* WORK REQUIRED *
Select, from the material below, each line with "falls" in it.

* RECORDS SHOWN *
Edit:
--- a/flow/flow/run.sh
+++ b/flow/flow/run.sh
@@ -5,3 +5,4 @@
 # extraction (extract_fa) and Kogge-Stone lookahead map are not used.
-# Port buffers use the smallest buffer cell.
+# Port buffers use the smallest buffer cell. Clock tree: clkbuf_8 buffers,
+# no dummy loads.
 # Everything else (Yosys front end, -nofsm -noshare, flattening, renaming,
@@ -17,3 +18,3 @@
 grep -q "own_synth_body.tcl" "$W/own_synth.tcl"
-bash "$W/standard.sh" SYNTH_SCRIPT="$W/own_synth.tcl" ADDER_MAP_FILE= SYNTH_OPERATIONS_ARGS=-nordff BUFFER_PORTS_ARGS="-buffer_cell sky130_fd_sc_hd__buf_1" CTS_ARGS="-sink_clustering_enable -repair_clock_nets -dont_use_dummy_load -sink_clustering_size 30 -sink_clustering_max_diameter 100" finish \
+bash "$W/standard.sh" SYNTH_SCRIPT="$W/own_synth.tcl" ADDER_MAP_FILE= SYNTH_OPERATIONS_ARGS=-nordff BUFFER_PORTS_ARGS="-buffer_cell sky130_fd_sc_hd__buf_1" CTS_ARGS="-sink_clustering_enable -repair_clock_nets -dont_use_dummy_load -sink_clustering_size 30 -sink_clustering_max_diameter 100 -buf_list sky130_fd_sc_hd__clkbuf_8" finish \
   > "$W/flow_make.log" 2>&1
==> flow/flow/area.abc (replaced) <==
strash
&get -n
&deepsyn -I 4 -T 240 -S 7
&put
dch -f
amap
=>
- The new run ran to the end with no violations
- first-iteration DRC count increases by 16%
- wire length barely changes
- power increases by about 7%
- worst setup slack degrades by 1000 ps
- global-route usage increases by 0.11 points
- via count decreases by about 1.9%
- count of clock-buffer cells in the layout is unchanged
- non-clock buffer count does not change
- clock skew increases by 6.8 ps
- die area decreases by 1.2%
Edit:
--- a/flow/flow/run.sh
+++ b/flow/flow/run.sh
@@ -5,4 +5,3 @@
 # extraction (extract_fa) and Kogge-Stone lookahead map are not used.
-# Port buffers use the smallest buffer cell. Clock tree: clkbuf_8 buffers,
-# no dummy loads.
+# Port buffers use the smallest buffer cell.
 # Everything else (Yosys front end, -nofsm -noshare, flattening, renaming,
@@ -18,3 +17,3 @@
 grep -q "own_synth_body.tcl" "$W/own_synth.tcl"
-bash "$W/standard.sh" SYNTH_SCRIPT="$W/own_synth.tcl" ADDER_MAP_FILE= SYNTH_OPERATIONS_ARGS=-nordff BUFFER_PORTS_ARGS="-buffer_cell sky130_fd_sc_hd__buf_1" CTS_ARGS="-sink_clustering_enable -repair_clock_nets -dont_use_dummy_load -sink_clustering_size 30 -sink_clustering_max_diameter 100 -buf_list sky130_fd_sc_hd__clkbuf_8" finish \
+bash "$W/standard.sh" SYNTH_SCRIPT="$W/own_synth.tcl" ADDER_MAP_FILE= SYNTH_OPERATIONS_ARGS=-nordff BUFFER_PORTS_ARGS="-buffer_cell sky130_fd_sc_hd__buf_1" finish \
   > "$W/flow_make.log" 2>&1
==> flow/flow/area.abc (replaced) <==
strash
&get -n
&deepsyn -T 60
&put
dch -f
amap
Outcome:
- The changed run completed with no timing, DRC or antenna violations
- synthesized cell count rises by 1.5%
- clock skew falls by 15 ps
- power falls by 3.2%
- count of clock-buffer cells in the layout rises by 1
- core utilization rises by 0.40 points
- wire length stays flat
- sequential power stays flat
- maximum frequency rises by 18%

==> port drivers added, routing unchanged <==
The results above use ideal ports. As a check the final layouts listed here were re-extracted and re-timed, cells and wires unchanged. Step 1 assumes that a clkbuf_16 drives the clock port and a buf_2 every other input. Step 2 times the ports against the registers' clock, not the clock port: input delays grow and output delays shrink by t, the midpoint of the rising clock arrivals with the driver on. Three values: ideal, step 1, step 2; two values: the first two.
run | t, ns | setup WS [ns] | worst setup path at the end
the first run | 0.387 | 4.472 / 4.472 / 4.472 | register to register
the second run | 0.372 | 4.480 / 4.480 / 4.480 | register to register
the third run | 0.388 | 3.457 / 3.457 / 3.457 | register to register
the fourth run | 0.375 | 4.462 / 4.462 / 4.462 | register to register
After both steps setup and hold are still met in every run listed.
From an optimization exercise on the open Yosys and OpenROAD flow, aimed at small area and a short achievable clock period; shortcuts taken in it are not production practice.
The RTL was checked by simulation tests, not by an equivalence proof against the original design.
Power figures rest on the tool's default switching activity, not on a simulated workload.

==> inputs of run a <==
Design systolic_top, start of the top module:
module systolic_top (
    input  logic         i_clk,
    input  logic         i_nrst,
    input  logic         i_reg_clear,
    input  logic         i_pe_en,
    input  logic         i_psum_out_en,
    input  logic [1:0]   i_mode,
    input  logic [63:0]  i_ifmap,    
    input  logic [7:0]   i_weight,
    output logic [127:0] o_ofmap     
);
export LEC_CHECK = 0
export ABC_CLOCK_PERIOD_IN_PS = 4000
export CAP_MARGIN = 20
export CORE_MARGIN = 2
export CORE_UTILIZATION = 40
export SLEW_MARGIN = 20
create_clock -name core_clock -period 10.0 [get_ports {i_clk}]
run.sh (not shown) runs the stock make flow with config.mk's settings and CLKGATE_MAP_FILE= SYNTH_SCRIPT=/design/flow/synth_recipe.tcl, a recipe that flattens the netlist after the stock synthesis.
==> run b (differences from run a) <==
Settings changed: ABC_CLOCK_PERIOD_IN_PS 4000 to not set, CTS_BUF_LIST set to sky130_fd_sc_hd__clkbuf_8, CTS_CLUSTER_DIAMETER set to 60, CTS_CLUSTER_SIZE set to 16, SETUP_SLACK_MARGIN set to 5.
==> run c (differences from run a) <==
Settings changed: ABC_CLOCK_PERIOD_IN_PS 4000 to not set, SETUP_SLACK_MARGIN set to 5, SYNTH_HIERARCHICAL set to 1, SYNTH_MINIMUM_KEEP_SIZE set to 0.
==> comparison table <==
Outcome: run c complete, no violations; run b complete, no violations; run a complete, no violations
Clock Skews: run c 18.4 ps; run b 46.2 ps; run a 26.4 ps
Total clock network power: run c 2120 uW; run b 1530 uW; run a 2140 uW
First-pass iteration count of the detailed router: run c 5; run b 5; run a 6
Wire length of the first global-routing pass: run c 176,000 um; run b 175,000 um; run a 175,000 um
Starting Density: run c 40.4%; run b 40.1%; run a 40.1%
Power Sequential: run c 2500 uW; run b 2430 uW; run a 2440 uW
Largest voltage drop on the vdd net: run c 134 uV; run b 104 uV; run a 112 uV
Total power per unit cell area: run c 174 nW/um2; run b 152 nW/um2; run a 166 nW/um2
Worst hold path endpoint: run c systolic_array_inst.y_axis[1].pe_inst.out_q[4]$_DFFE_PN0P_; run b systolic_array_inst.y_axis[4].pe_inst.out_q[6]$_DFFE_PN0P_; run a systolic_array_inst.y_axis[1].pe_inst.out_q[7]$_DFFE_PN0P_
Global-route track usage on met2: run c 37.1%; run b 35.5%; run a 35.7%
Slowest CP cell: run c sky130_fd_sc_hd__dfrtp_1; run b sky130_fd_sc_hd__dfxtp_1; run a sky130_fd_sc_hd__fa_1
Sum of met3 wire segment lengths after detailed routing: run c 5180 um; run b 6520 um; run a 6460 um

---

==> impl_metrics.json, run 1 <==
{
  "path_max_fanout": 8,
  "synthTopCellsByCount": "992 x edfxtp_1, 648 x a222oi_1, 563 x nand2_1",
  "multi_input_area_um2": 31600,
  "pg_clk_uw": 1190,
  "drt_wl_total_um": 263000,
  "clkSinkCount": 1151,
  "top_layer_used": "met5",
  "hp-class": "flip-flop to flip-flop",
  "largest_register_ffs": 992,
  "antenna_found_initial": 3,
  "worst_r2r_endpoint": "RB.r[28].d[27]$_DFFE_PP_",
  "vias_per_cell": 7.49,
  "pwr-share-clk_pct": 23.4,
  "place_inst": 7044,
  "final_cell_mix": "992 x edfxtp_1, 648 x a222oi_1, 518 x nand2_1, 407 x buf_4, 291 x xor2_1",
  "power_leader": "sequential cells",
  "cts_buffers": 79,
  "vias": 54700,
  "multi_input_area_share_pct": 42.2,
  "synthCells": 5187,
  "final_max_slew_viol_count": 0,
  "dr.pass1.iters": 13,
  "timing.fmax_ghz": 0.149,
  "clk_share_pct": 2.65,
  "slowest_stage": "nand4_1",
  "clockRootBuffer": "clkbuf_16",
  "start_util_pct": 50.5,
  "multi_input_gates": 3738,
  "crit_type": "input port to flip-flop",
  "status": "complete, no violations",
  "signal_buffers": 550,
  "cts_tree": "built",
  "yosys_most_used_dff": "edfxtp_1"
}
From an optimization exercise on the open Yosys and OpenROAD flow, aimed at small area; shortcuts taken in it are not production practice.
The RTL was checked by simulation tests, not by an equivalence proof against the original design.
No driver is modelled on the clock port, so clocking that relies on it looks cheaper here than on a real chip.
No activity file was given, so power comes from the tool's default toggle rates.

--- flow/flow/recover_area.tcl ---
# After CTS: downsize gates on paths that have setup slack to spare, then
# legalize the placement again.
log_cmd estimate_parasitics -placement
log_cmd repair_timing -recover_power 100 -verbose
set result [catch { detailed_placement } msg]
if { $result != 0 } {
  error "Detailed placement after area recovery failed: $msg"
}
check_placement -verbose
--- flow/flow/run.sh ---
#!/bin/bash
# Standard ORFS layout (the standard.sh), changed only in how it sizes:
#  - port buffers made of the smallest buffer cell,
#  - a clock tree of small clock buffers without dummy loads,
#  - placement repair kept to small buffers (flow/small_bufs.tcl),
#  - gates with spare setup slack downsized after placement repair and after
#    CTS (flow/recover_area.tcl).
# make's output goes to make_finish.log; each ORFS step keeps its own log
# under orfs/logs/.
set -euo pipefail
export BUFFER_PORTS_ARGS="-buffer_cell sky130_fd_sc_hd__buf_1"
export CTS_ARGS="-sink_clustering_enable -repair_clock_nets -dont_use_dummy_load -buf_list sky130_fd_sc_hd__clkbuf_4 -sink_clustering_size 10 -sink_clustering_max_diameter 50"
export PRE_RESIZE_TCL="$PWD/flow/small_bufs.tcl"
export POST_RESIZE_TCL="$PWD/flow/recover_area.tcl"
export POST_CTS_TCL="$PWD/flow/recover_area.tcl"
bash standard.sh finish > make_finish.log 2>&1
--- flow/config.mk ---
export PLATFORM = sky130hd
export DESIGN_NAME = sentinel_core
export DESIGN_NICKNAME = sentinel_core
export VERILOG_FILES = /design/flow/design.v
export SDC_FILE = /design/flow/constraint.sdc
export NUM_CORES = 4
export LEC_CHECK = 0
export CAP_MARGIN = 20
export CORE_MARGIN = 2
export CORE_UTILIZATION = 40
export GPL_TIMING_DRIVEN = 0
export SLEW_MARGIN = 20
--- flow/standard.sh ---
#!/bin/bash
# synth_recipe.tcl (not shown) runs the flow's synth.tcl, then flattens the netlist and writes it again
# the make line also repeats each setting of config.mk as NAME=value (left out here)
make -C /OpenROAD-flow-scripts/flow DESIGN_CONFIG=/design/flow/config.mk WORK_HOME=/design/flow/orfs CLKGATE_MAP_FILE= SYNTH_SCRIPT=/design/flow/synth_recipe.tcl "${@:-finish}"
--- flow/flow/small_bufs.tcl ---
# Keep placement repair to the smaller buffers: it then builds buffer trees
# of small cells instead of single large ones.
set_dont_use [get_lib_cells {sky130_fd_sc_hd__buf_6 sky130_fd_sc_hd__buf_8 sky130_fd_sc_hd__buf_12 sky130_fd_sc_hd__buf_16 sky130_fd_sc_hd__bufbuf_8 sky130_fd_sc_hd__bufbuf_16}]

* FINAL ANSWER *
- clock skew falls by 15 ps
- power falls by 3.2%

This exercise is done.